I have to cautiously agree with you, with the caveat that many physios don't seem to know what they're doing either and the effectiveness of therapy can differ wildly based on which therapist and what regimen they use. Speaking as someone with a herniated disc that went through a discectomy which re-herniated immediately following surgery. Frankly I've only just now started getting relief by reducing the amount of weight pushing on the disc by way of treatment with semaglutide. Could've saved myself thousands of dollars in medical costs and rehab if I'd just done this a year ago.

> Speaking as someone with a herniated disc that went through a discectomy which re-herniated immediately following surgery.

Sorry to hear about re-herniation. Thats what I am concerned about. I have multiple disc herniations, one with cauda equina. Multiple neurosurgeons have recommended surgery, but each is going to do a different procedure. I understood as they don't fully understand whats the root cause, everyone wants to do the procedure they are comfortable with and what they've been doing. One wants to cut the disc, another remove lamina, another fusion and something else. I decided its not worth taking the risk when they don't know what they are doing. There are so many reports of failed back syndrome, revision surgeries, cascading failures (because it increases pressure on adjacent discs).

> with the caveat that many physios don't seem to know what they're doing either

Yes, this is true of nearly any profession. We just have to spend significant time researching and troubleshooting with an engineering mindset.

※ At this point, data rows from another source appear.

===== config.mk =====
export PLATFORM = sky130hd
export DESIGN_NAME = uart_cmd_parser
export DESIGN_NICKNAME = d
export VERILOG_FILES = /design/src/rtl/uart_cmd_parser.sv
export SDC_FILE = /design/constraint.sdc
export NUM_CORES = 1
export LEC_CHECK = 0
export ABC_CLOCK_PERIOD_IN_PS = 2800
export CAP_MARGIN = 20
export CELL_PAD_IN_SITES_DETAIL_PLACEMENT = 1
export CELL_PAD_IN_SITES_GLOBAL_PLACEMENT = 1
export CORE_ASPECT_RATIO = 0.6
export CORE_MARGIN = 2
export CORE_UTILIZATION = 39
export DETAILED_ROUTE_END_ITERATION = 8
export PLACE_DENSITY = 0.86
export SLEW_MARGIN = 20
export SYNTH_ARGS = -nofsm -noshare
export SYNTH_HDL_FRONTEND = slang
export SYNTH_SLANG_ARGS = --single-unit
export TNS_END_PERCENT = 1

===== constraint.sdc =====
create_clock -name clk -period 2.8 [get_ports clk]
set_clock_uncertainty 0.1 [all_clocks]
set_input_delay 0.56 -clock clk [delete_from_list [all_inputs] [get_ports clk]]
set_output_delay 0.56 -clock clk [all_outputs]
set_load 0.02 [all_outputs]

While I have no medical opinion to back this up, I place a significant portion of blame on the mechanics of being released. I was upright in a wheelchair, then forced to stand up to get into my wife's car, then had to drive home upright, then had to stand up again to get into a wheelchair to get into my house. I believe the fact that my back was forced to take weight immediately following surgery did a lot of damage. If I could do it over again I would have insisted on remaining prone for at least the first 24 hours.